The man that is running UK Plc’s expenses, Chancellor Alistair Darling, has problems working out how he can fiddle enough money from his rental expenses so that he doesn’t pay the taxes on that expense – whilst living in a free house in Downing Street. Then he has the huge great magic chukkies to charge it to the taxpayer. The fiddling eyebrows just can’t stop troughing – we’d reckon that his snout is so far in the trough it will be impossible to remove it without serious surgery and a couple of firefighters with cutting equipment.
Exactly what was going through his mind when he first appointed the accountant the look into this. Worse still, when he got the bill in, he actually sat there and thought, “I can just put this down on expenses and let those people who are earning minimum wage pick up the tab.”
Nothing will happen to him. Nothing will happen to him. Nothing will happen to him.
He is Labour MP for Edinburgh South West and he is a thieving, lying, troughing, ignorant bastard for not answering the question and he would be one of the ones on suicide watch if he even had a fcuking conscience. If you want to sue us for calling you a liar and a thief – go ahead you slimeball.
Nothing will happen to him. Nothing will happen to him. Nothing will happen to him. Isn’t this disgusting?
More Info: MPs’ expenses: Alistair Darling’s claim for help with his tax return
or as Obnoxio put it:
I’m sorry, I don’t quite follow this:
Chancellor Alistair Darling is among nine Cabinet Ministers who paid accountants public money to complete their tax returns, it has been reported.
That really didn’t make any sense at all.

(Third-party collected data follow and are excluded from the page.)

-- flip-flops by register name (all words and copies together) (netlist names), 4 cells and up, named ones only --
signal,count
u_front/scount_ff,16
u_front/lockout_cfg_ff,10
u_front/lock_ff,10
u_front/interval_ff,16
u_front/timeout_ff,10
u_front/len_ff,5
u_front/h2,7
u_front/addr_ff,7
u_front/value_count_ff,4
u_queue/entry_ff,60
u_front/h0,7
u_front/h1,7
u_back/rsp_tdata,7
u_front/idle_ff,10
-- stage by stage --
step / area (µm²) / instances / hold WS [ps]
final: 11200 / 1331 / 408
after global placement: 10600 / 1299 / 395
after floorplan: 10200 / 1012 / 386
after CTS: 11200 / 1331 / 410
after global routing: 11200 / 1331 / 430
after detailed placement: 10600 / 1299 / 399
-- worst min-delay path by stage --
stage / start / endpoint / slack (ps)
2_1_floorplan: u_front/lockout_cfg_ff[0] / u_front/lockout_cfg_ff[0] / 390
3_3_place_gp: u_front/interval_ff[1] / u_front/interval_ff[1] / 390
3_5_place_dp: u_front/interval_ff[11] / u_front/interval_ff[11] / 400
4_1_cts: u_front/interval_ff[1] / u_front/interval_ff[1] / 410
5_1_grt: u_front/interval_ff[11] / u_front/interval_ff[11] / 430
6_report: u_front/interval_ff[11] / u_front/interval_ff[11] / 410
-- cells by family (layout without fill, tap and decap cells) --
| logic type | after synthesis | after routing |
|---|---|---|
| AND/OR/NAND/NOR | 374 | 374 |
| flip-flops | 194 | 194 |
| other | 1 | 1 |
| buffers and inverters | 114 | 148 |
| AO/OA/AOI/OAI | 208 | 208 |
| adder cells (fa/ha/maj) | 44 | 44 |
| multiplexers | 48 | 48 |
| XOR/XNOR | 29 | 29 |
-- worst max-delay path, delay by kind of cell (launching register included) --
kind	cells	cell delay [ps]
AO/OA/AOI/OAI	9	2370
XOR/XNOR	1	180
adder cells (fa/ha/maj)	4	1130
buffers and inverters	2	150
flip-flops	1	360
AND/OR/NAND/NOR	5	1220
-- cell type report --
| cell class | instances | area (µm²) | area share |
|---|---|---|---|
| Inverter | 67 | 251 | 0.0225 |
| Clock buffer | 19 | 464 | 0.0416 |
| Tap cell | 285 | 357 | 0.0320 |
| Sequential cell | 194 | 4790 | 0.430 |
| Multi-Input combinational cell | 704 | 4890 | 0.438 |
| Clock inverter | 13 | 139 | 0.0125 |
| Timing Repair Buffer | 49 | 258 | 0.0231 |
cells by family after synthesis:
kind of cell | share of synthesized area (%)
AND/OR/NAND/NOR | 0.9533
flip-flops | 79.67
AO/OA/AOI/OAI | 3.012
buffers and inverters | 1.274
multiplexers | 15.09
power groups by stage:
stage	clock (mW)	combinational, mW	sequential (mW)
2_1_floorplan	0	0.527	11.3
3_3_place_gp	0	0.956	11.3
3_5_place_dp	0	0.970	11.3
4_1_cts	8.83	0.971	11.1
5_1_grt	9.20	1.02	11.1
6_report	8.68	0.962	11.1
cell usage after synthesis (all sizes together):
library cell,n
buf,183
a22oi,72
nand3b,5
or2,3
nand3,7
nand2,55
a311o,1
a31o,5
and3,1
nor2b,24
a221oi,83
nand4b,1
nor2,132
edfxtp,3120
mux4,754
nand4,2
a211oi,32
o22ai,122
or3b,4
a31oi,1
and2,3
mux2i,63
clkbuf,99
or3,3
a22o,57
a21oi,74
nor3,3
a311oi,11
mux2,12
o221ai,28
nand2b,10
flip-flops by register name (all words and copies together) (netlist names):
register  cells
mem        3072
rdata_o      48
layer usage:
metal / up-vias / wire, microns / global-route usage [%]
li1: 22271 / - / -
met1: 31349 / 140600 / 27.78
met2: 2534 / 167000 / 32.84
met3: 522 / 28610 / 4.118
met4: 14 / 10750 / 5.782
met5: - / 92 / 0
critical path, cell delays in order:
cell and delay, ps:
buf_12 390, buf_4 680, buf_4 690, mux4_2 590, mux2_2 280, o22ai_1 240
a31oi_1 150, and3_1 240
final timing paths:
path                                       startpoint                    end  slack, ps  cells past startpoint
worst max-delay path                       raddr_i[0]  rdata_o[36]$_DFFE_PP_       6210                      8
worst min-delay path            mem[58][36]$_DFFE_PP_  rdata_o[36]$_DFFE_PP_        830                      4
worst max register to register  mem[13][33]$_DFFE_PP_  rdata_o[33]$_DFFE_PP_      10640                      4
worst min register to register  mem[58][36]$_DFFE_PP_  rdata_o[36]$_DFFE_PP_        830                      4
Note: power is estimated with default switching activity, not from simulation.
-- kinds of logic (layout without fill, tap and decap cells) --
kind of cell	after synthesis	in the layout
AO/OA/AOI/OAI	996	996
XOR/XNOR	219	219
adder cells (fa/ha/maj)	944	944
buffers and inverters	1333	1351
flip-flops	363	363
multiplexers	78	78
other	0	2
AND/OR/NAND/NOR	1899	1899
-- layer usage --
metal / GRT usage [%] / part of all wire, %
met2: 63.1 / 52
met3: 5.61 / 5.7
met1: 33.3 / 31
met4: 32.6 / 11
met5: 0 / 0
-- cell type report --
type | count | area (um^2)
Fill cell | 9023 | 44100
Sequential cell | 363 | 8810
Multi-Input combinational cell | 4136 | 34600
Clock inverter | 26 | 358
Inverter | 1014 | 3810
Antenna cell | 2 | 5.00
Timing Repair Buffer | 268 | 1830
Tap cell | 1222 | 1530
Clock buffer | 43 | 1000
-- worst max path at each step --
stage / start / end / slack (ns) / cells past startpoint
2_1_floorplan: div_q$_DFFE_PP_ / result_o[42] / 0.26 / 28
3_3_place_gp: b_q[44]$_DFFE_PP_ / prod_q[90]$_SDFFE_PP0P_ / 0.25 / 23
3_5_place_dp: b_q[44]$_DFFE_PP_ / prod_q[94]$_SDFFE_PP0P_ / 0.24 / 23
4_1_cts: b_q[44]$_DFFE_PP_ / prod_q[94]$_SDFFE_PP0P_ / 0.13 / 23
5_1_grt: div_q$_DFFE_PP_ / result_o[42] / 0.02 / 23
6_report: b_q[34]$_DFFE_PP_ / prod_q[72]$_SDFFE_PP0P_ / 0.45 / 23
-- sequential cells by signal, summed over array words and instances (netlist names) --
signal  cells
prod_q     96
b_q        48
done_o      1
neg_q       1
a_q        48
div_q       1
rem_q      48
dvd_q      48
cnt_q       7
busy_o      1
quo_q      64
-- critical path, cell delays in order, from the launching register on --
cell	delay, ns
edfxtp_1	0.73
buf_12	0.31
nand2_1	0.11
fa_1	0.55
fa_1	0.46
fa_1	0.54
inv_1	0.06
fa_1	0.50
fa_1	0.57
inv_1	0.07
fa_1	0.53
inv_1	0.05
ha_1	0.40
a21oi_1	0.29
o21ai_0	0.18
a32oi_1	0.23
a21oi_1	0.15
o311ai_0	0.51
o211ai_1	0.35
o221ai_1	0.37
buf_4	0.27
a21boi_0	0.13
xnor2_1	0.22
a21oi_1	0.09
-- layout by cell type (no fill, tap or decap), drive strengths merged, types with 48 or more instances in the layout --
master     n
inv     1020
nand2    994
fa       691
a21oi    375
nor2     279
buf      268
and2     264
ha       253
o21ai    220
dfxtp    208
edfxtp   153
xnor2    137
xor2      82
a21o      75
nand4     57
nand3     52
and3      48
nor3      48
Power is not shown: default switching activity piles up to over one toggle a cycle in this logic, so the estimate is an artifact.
## src/bsc_pkg.sv

```systemverilog
// ----------------------------------------------------------------------------
// bsc_pkg
// shared constants, command codes and controller/datapath interface types
// ----------------------------------------------------------------------------
package bsc_pkg;

  localparam int unsigned MAX_PROCESSES = 16;
  localparam int unsigned MAX_RESOURCES = 8;
  localparam int unsigned AMOUNT_BITS   = 16;

  localparam int unsigned PROC_W   = $clog2(MAX_PROCESSES);
  localparam int unsigned RES_W    = $clog2(MAX_RESOURCES);
  localparam int unsigned CELL_W   = PROC_W + RES_W;
  localparam int unsigned CELLS    = MAX_PROCESSES * MAX_RESOURCES;
  localparam int unsigned CNT_W    = $clog2(MAX_PROCESSES + 1);
  localparam int unsigned RCNT_W   = $clog2(MAX_RESOURCES + 1);
  localparam int unsigned WORK_W   = AMOUNT_BITS + CNT_W;
  localparam int unsigned CMD_W    = 2;
  localparam int unsigned CFG_IDX_W = 1;
  localparam int unsigned CFG_DATA_W = (CNT_W > RCNT_W) ? CNT_W : RCNT_W;

  typedef enum logic [CMD_W-1:0] {
    CMD_WR_ALLOC = 2'd0,
    CMD_WR_MAX   = 2'd1,
    CMD_WR_AVAIL = 2'd2,
    CMD_RUN      = 2'd3
  } cmd_e;

  typedef enum logic [CFG_IDX_W-1:0] {
    CFG_PROCESS_COUNT  = 1'b0,
    CFG_RESOURCE_COUNT = 1'b1
  } cfg_idx_e;

  typedef struct packed {
    logic              load;
    logic              init;
    logic              check_begin;
    logic              rd_en;
    logic              commit;
    logic              seq_sel;
    logic [PROC_W-1:0] proc;
    logic [RES_W-1:0]  res;
  } bsc_cmd_t;

  typedef struct packed {
    logic             finished;
    logic             fit;
    logic [CNT_W-1:0] count;
  } bsc_status_t;

endpackage

```

## src/bsc_datapath.sv

```systemverilog
// ----------------------------------------------------------------------------
// bsc_datapath
// claim tables, available vector, working vector, finish flags and sequence
// ----------------------------------------------------------------------------
module bsc_datapath (
  input  logic                             clk_i,
  input  logic                             rst_ni,
  input  bsc_pkg::bsc_cmd_t                cmd_i,
  output bsc_pkg::bsc_status_t             status_o,
  input  logic [bsc_pkg::CMD_W-1:0]        command_i,
  input  logic [bsc_pkg::PROC_W-1:0]       process_index_i,
  input  logic [bsc_pkg::RES_W-1:0]        resource_index_i,
  input  logic [bsc_pkg::AMOUNT_BITS-1:0]  amount_i,
  output logic [bsc_pkg::PROC_W-1:0]       process_id_o
);
  import bsc_pkg::*;

  logic [AMOUNT_BITS-1:0] alloc_mem [CELLS];
  logic [AMOUNT_BITS-1:0] max_mem   [CELLS];
  logic [AMOUNT_BITS-1:0] avail_q   [MAX_RESOURCES];
  logic [AMOUNT_BITS-1:0] stash_q   [MAX_RESOURCES];
  logic [WORK_W-1:0]      work_q    [MAX_RESOURCES];
  logic [PROC_W-1:0]      seq_q     [MAX_PROCESSES];

  logic [AMOUNT_BITS-1:0]   alloc_rd_q, max_rd_q;
  logic                     rd_valid_q;
  logic [RES_W-1:0]         rd_res_q;
  logic                     fit_q;
  logic [MAX_PROCESSES-1:0] finished_q;
  logic [CNT_W-1:0]         count_q;

  logic [CELL_W-1:0] wr_addr, rd_addr;
  logic [WORK_W:0]   have_sum;
  logic              row_fits;

  assign wr_addr = {process_index_i, resource_index_i};
  assign rd_addr = {cmd_i.proc, cmd_i.res};

  // table and available loads
  always_ff @(posedge clk_i) begin
    if (cmd_i.load && command_i == CMD_WR_ALLOC) begin
      alloc_mem[wr_addr] <= amount_i;
    end
    if (cmd_i.load && command_i == CMD_WR_MAX) begin
      max_mem[wr_addr] <= amount_i;
    end
    if (cmd_i.load && command_i == CMD_WR_AVAIL) begin
      avail_q[resource_index_i] <= amount_i;
    end
  end

  always_ff @(posedge clk_i) begin
    if (cmd_i.rd_en) begin
      alloc_rd_q <= alloc_mem[rd_addr];
      max_rd_q   <= max_mem[rd_addr];
    end
  end

  always_ff @(posedge clk_i or negedge rst_ni) begin
    if (!rst_ni) begin
      rd_valid_q <= 1'b0;
      rd_res_q   <= '0;
    end else begin
      rd_valid_q <= cmd_i.rd_en;
      rd_res_q   <= cmd_i.res;
    end
  end

  // need fits when max <= alloc + work
  assign have_sum = {1'b0, work_q[rd_res_q]} + (WORK_W+1)'(alloc_rd_q);
  assign row_fits = (WORK_W+1)'(max_rd_q) <= have_sum;

  always_ff @(posedge clk_i or negedge rst_ni) begin
    if (!rst_ni) begin
      fit_q <= 1'b0;
    end else if (cmd_i.check_begin) begin
      fit_q <= 1'b1;
    end else if (rd_valid_q && !row_fits) begin
      fit_q <= 1'b0;
    end
  end

  always_ff @(posedge clk_i) begin
    if (rd_valid_q) begin
      stash_q[rd_res_q] <= alloc_rd_q;
    end
  end

  always_ff @(posedge clk_i) begin
    for (int i = 0; i < MAX_RESOURCES; i++) begin
      if (cmd_i.init) begin
        work_q[i] <= WORK_W'(avail_q[i]);
      end else if (cmd_i.commit && fit_q) begin
        work_q[i] <= work_q[i] + WORK_W'(stash_q[i]);
      end
    end
  end

  always_ff @(posedge clk_i or negedge rst_ni) begin
    if (!rst_ni) begin
      finished_q <= '0;
      count_q    <= '0;
      for (int i = 0; i < MAX_PROCESSES; i++) begin
        seq_q[i] <= '0;
      end
    end else if (cmd_i.init) begin
      finished_q <= '0;
      count_q    <= '0;
      for (int i = 0; i < MAX_PROCESSES; i++) begin
        seq_q[i] <= '0;
      end
    end else if (cmd_i.commit && fit_q) begin
      finished_q[cmd_i.proc]          <= 1'b1;
      seq_q[count_q[PROC_W-1:0]]      <= cmd_i.proc;
      count_q                         <= count_q + CNT_W'(1);
    end
  end

  assign status_o.finished = finished_q[cmd_i.proc];
  assign status_o.fit      = fit_q;
  assign status_o.count    = count_q;

  assign process_id_o = cmd_i.seq_sel ? seq_q[cmd_i.proc] : '0;

endmodule

```

## src/bsc_ctrl.sv

```systemverilog
// ----------------------------------------------------------------------------
// bsc_ctrl
// run sequencer: sweeps, per-process row checks, commit and result emission
// ----------------------------------------------------------------------------
module bsc_ctrl (
  input  logic                        clk_i,
  input  logic                        rst_ni,
  input  logic                        start,
  input  logic [bsc_pkg::CMD_W-1:0]   command_i,
  input  logic [bsc_pkg::PROC_W-1:0]  np_m1_i,
  input  logic [bsc_pkg::RES_W-1:0]   nr_m1_i,
  input  bsc_pkg::bsc_status_t        status_i,
  output bsc_pkg::bsc_cmd_t           cmd_o,
  output logic                        busy,
  output logic                        result_valid_o,
  output logic                        safe_o,
  output logic                        last_o
);
  import bsc_pkg::*;

  typedef enum logic [8:0] {
    ST_IDLE   = 9'b0_0000_0001,
    ST_INIT   = 9'b0_0000_0010,
    ST_SELECT = 9'b0_0000_0100,
    ST_READ   = 9'b0_0000_1000,
    ST_DRAIN  = 9'b0_0001_0000,
    ST_COMMIT = 9'b0_0010_0000,
    ST_FINISH = 9'b0_0100_0000,
    ST_EMIT   = 9'b0_1000_0000,
    ST_UNSAFE = 9'b1_0000_0000
  } state_e;

  state_e            state_q, state_d;
  logic [PROC_W-1:0] proc_q, proc_d;
  logic [PROC_W-1:0] sweep_q, sweep_d;
  logic [RES_W-1:0]  res_q, res_d;
  logic              accept;
  logic              last_proc;
  logic [CNT_W-1:0]  np_full;

  assign accept    = start && (state_q == ST_IDLE);
  assign last_proc = (proc_q == np_m1_i);
  assign np_full   = CNT_W'(np_m1_i) + CNT_W'(1);

  always_comb begin
    state_d = state_q;
    proc_d  = proc_q;
    sweep_d = sweep_q;
    res_d   = res_q;
    cmd_o   = '0;
    cmd_o.proc = proc_q;
    cmd_o.res  = res_q;
    result_valid_o = 1'b0;
    safe_o  = 1'b0;
    last_o  = 1'b0;

    case (state_q)
      ST_IDLE: begin
        if (accept) begin
          if (command_i == CMD_RUN) begin
            state_d = ST_INIT;
          end else begin
            cmd_o.load = 1'b1;
          end
        end
      end
      ST_INIT: begin
        cmd_o.init = 1'b1;
        proc_d  = '0;
        sweep_d = '0;
        state_d = ST_SELECT;
      end
      ST_SELECT: begin
        res_d = '0;
        if (!status_i.finished) begin
          cmd_o.check_begin = 1'b1;
          state_d = ST_READ;
        end else if (last_proc) begin
          proc_d = '0;
          if (sweep_q == np_m1_i) begin
            state_d = ST_FINISH;
          end else begin
            sweep_d = sweep_q + PROC_W'(1);
          end
        end else begin
          proc_d = proc_q + PROC_W'(1);
        end
      end
      ST_READ: begin
        cmd_o.rd_en = 1'b1;
        res_d = res_q + RES_W'(1);
        if (res_q == nr_m1_i) begin
          state_d = ST_DRAIN;
        end
      end
      ST_DRAIN: begin
        state_d = ST_COMMIT;
      end
      ST_COMMIT: begin
        cmd_o.commit = 1'b1;
        state_d = ST_SELECT;
        if (last_proc) begin
          proc_d = '0;
          if (sweep_q == np_m1_i) begin
            state_d = ST_FINISH;
          end else begin
            sweep_d = sweep_q + PROC_W'(1);
          end
        end else begin
          proc_d = proc_q + PROC_W'(1);
        end
      end
      ST_FINISH: begin
        proc_d  = '0;
        state_d = (status_i.count == np_full) ? ST_EMIT : ST_UNSAFE;
      end
      ST_EMIT: begin
        cmd_o.seq_sel  = 1'b1;
        result_valid_o = 1'b1;
        safe_o         = 1'b1;
        last_o         = last_proc;
        if (last_proc) begin
          state_d = ST_IDLE;
        end else begin
          proc_d = proc_q + PROC_W'(1);
        end
      end
      ST_UNSAFE: begin
        result_valid_o = 1'b1;
        last_o         = 1'b1;
        state_d        = ST_IDLE;
      end
      default: begin
        state_d = ST_IDLE;
      end
    endcase
  end

  always_ff @(posedge clk_i or negedge rst_ni) begin
    if (!rst_ni) begin
      state_q <= ST_IDLE;
      proc_q  <= '0;
      sweep_q <= '0;
      res_q   <= '0;
    end else begin
      state_q <= state_d;
      proc_q  <= proc_d;
      sweep_q <= sweep_d;
      res_q   <= res_d;
    end
  end

  assign busy = (state_q != ST_IDLE);

endmodule

```

## src/bankers_safety_check_unit.sv

```systemverilog
// ----------------------------------------------------------------------------
// bankers_safety_check_unit
// load commands (allocation, maximum claim, available) are taken while idle and
// can follow back to back; busy stays low for them
// the worst-case run time is set by the per-resource
// table read loop (one row entry per cycle); results then come one per cycle
// results cannot be stalled; reset clears control, finish flags and sequence,
// the tables stay undefined until loaded; config reset: 16 processes, 8 resources
// ----------------------------------------------------------------------------
module bankers_safety_check_unit (
  input  logic                              clk_i,
  input  logic                              rst_ni,
  input  logic                              cfg_we_i,
  input  logic [bsc_pkg::CFG_IDX_W-1:0]     cfg_index_i,
  input  logic [bsc_pkg::CFG_DATA_W-1:0]    cfg_data_i,
  input  logic                              start,
  output logic                              busy,
  input  logic [bsc_pkg::CMD_W-1:0]         command_i,
  input  logic [bsc_pkg::PROC_W-1:0]        process_index_i,
  input  logic [bsc_pkg::RES_W-1:0]         resource_index_i,
  input  logic [bsc_pkg::AMOUNT_BITS-1:0]   amount_i,
  output logic                              result_valid_o,
  output logic [bsc_pkg::PROC_W-1:0]        process_id_o,
  output logic                              safe_o,
  output logic                              last_o
);
  import bsc_pkg::*;

  logic [CNT_W-1:0]  process_count_q;
  logic [RCNT_W-1:0] resource_count_q;
  logic [PROC_W-1:0] np_m1;
  logic [RES_W-1:0]  nr_m1;
  bsc_cmd_t          cmd;
  bsc_status_t       status;

  always_ff @(posedge clk_i or negedge rst_ni) begin
    if (!rst_ni) begin
      process_count_q  <= CNT_W'(MAX_PROCESSES);
      resource_count_q <= RCNT_W'(MAX_RESOURCES);
    end else if (cfg_we_i) begin
      case (cfg_index_i)
        CFG_PROCESS_COUNT:  process_count_q  <= CNT_W'(cfg_data_i);
        CFG_RESOURCE_COUNT: resource_count_q <= RCNT_W'(cfg_data_i);
        default: ;
      endcase
    end
  end

  // counts saturated into their legal ranges
  always_comb begin
    if (process_count_q == '0) begin
      np_m1 = '0;
    end else if (process_count_q > CNT_W'(MAX_PROCESSES)) begin
      np_m1 = PROC_W'(MAX_PROCESSES - 1);
    end else begin
      np_m1 = PROC_W'(process_count_q - CNT_W'(1));
    end
    if (resource_count_q == '0) begin
      nr_m1 = '0;
    end else if (resource_count_q > RCNT_W'(MAX_RESOURCES)) begin
      nr_m1 = RES_W'(MAX_RESOURCES - 1);
    end else begin
      nr_m1 = RES_W'(resource_count_q - RCNT_W'(1));
    end
  end

  bsc_ctrl u_ctrl (
    .clk_i          (clk_i),
    .rst_ni         (rst_ni),
    .start          (start),
    .command_i      (command_i),
    .np_m1_i        (np_m1),
    .nr_m1_i        (nr_m1),
    .status_i       (status),
    .cmd_o          (cmd),
    .busy           (busy),
    .result_valid_o (result_valid_o),
    .safe_o         (safe_o),
    .last_o         (last_o)
  );

  bsc_datapath u_datapath (
    .clk_i            (clk_i),
    .rst_ni           (rst_ni),
    .cmd_i            (cmd),
    .status_o         (status),
    .command_i        (command_i),
    .process_index_i  (process_index_i),
    .resource_index_i (resource_index_i),
    .amount_i         (amount_i),
    .process_id_o     (process_id_o)
  );

`ifndef SYNTHESIS
  a_result_only_when_busy: assert property (
    @(posedge clk_i) disable iff (!rst_ni) result_valid_o |-> busy
  ) else $error("result strobe outside a run");

  a_unsafe_is_last: assert property (
    @(posedge clk_i) disable iff (!rst_ni) (result_valid_o && !safe_o) |-> last_o
  ) else $error("unsafe result without last mark");

  a_last_ends_run: assert property (
    @(posedge clk_i) disable iff (!rst_ni) (result_valid_o && last_o) |=> !busy
  ) else $error("run did not end after last result");

  a_busy_from_run: assert property (
    @(posedge clk_i) disable iff (!rst_ni)
      $rose(busy) |-> $past(start && command_i == CMD_RUN)
  ) else $error("busy rose without an accepted run transaction");
`endif

endmodule

```
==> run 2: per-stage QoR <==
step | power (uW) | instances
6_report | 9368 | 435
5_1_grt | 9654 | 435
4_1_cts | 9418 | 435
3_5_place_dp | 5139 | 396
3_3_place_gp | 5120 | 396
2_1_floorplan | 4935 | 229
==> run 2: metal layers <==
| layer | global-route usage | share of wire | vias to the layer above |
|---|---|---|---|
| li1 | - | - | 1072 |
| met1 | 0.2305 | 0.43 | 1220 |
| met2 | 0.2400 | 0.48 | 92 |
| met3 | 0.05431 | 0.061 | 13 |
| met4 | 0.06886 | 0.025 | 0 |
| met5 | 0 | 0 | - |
### config.mk
export PLATFORM = sky130hd
export DESIGN_NAME = tone_note_sequencer_unit
export DESIGN_NICKNAME = d
export VERILOG_FILES = /design/src/tns_pkg.sv /design/src/tns_core.sv /design/src/tone_note_sequencer_unit.sv
export SDC_FILE = /design/constraint.sdc
export NUM_CORES = 1
export LEC_CHECK = 0
export ABC_CLOCK_PERIOD_IN_PS = 4150
export BUFFER_PORTS_ARGS = -buffer_cell sky130_fd_sc_hd__buf_2
export CORE_UTILIZATION = 63
export CTS_BUF_LIST = sky130_fd_sc_hd__clkbuf_4
export CTS_CLUSTER_SIZE = 12
export DETAILED_ROUTE_END_ITERATION = 6
export PLACE_DENSITY = 0.83
export SETUP_SLACK_MARGIN = 0.05
export SLEW_MARGIN = 20
export SYNTH_ARGS = -nofsm -noshare
export SYNTH_HDL_FRONTEND = slang
export SYNTH_SLANG_ARGS = --single-unit
### constraint.sdc
create_clock -name clk -period 4.15 [get_ports clk]
set_input_delay 0.83 -clock clk [delete_from_list [all_inputs] [get_ports clk]]
set_output_delay 0.83 -clock clk [all_outputs]
set_load 0.02 [all_outputs]
File: src/hw/rtl/ile_ram.sv
// Generic single-write, single-read RAM with registered read data.
// Used as the entry store of the indexed list engine. No dependencies.
`timescale 1ns / 1ps

module ile_ram #(
  parameter int WIDTH = 32,
  parameter int DEPTH = 64
) (
  input  logic                     clk,
  input  logic                     we,
  input  logic [$clog2(DEPTH)-1:0] waddr,
  input  logic [WIDTH-1:0]         wdata,
  input  logic                     re,
  input  logic [$clog2(DEPTH)-1:0] raddr,
  output logic [WIDTH-1:0]         rdata
);

  logic [WIDTH-1:0] mem [DEPTH];
  logic [WIDTH-1:0] rdata_r;

  always_ff @(posedge clk) begin
    if (we) begin
      mem[waddr] <= wdata;
    end
    if (re) begin
      rdata_r <= mem[raddr];
    end
  end

  assign rdata = rdata_r;

endmodule

File: src/hw/rtl/ile_seq.sv
// Sequencer of the indexed list engine: steps one request through
// fetch, entry walk and response. Depends on ile_pkg.
`timescale 1ns / 1ps

module ile_seq (
  input  logic                clk,
  input  logic                rst_n,
  input  logic                start,
  input  ile_pkg::ile_flags_t flags,
  output ile_pkg::ile_ctrl_t  ctrl
);
  import ile_pkg::*;

  ile_state_t state_r;
  ile_state_t state_nxt;
  logic       walk_end;

  assign walk_end = !flags.more && !flags.pend;

  always_ff @(posedge clk) begin
    if (!rst_n) begin
      state_r <= S_IDLE;
    end else begin
      state_r <= state_nxt;
    end
  end

  always_comb begin
    state_nxt = state_r;
    case (state_r)
      S_IDLE: begin
        if (start) begin
          if (flags.fault) begin
            state_nxt = S_RESP;
          end else if (flags.is_up) begin
            state_nxt = S_WALK_UP;
          end else begin
            state_nxt = S_FETCH;
          end
        end
      end
      S_FETCH:   state_nxt = S_WALK_DN;
      S_WALK_UP: begin
        if (walk_end) begin
          state_nxt = S_RESP;
        end
      end
      S_WALK_DN: begin
        if (walk_end) begin
          state_nxt = S_RESP;
        end
      end
      S_RESP:    state_nxt = S_IDLE;
      default:   state_nxt = S_IDLE;
    endcase
  end

  always_comb begin
    ctrl = '0;
    case (state_r)
      S_IDLE: begin
        ctrl.load = start;
      end
      S_FETCH: begin
        ctrl.busy  = 1'b1;
        ctrl.fetch = 1'b1;
      end
      S_WALK_UP: begin
        ctrl.busy    = 1'b1;
        ctrl.walk_up = 1'b1;
        ctrl.done    = walk_end;
      end
      S_WALK_DN: begin
        ctrl.busy    = 1'b1;
        ctrl.walk_dn = 1'b1;
        ctrl.done    = walk_end;
      end
      S_RESP: begin
        ctrl.busy = 1'b1;
        ctrl.resp = 1'b1;
      end
      default: ctrl = '0;
    endcase
  end

endmodule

Chancellor Alistair Darling is among nine Cabinet Ministers who paid accountants public money to complete their tax returns, it has been reported.
Nope, it’s still not working.
I could have sworn that this article was implying that the man we’ve entrusted to repair our economy has such a weak grasp of things that he’s paying someone to do his tax forms.
Now stop for a moment and consider just how damning that would be. The fucking Chancellor of the Exchequer, the man who ultimately decides how much tax we all pay, isn’t capable of working out how much tax he should pay.
Hello? Is that kind of the whole point of your fucking job?
But then to go that extra mile and take the liberty of using our fucking tax money to fill in your tax return is … is …
I don’t know what it fucking is. But I now know who’s head I want to see on the first pike outside parliament.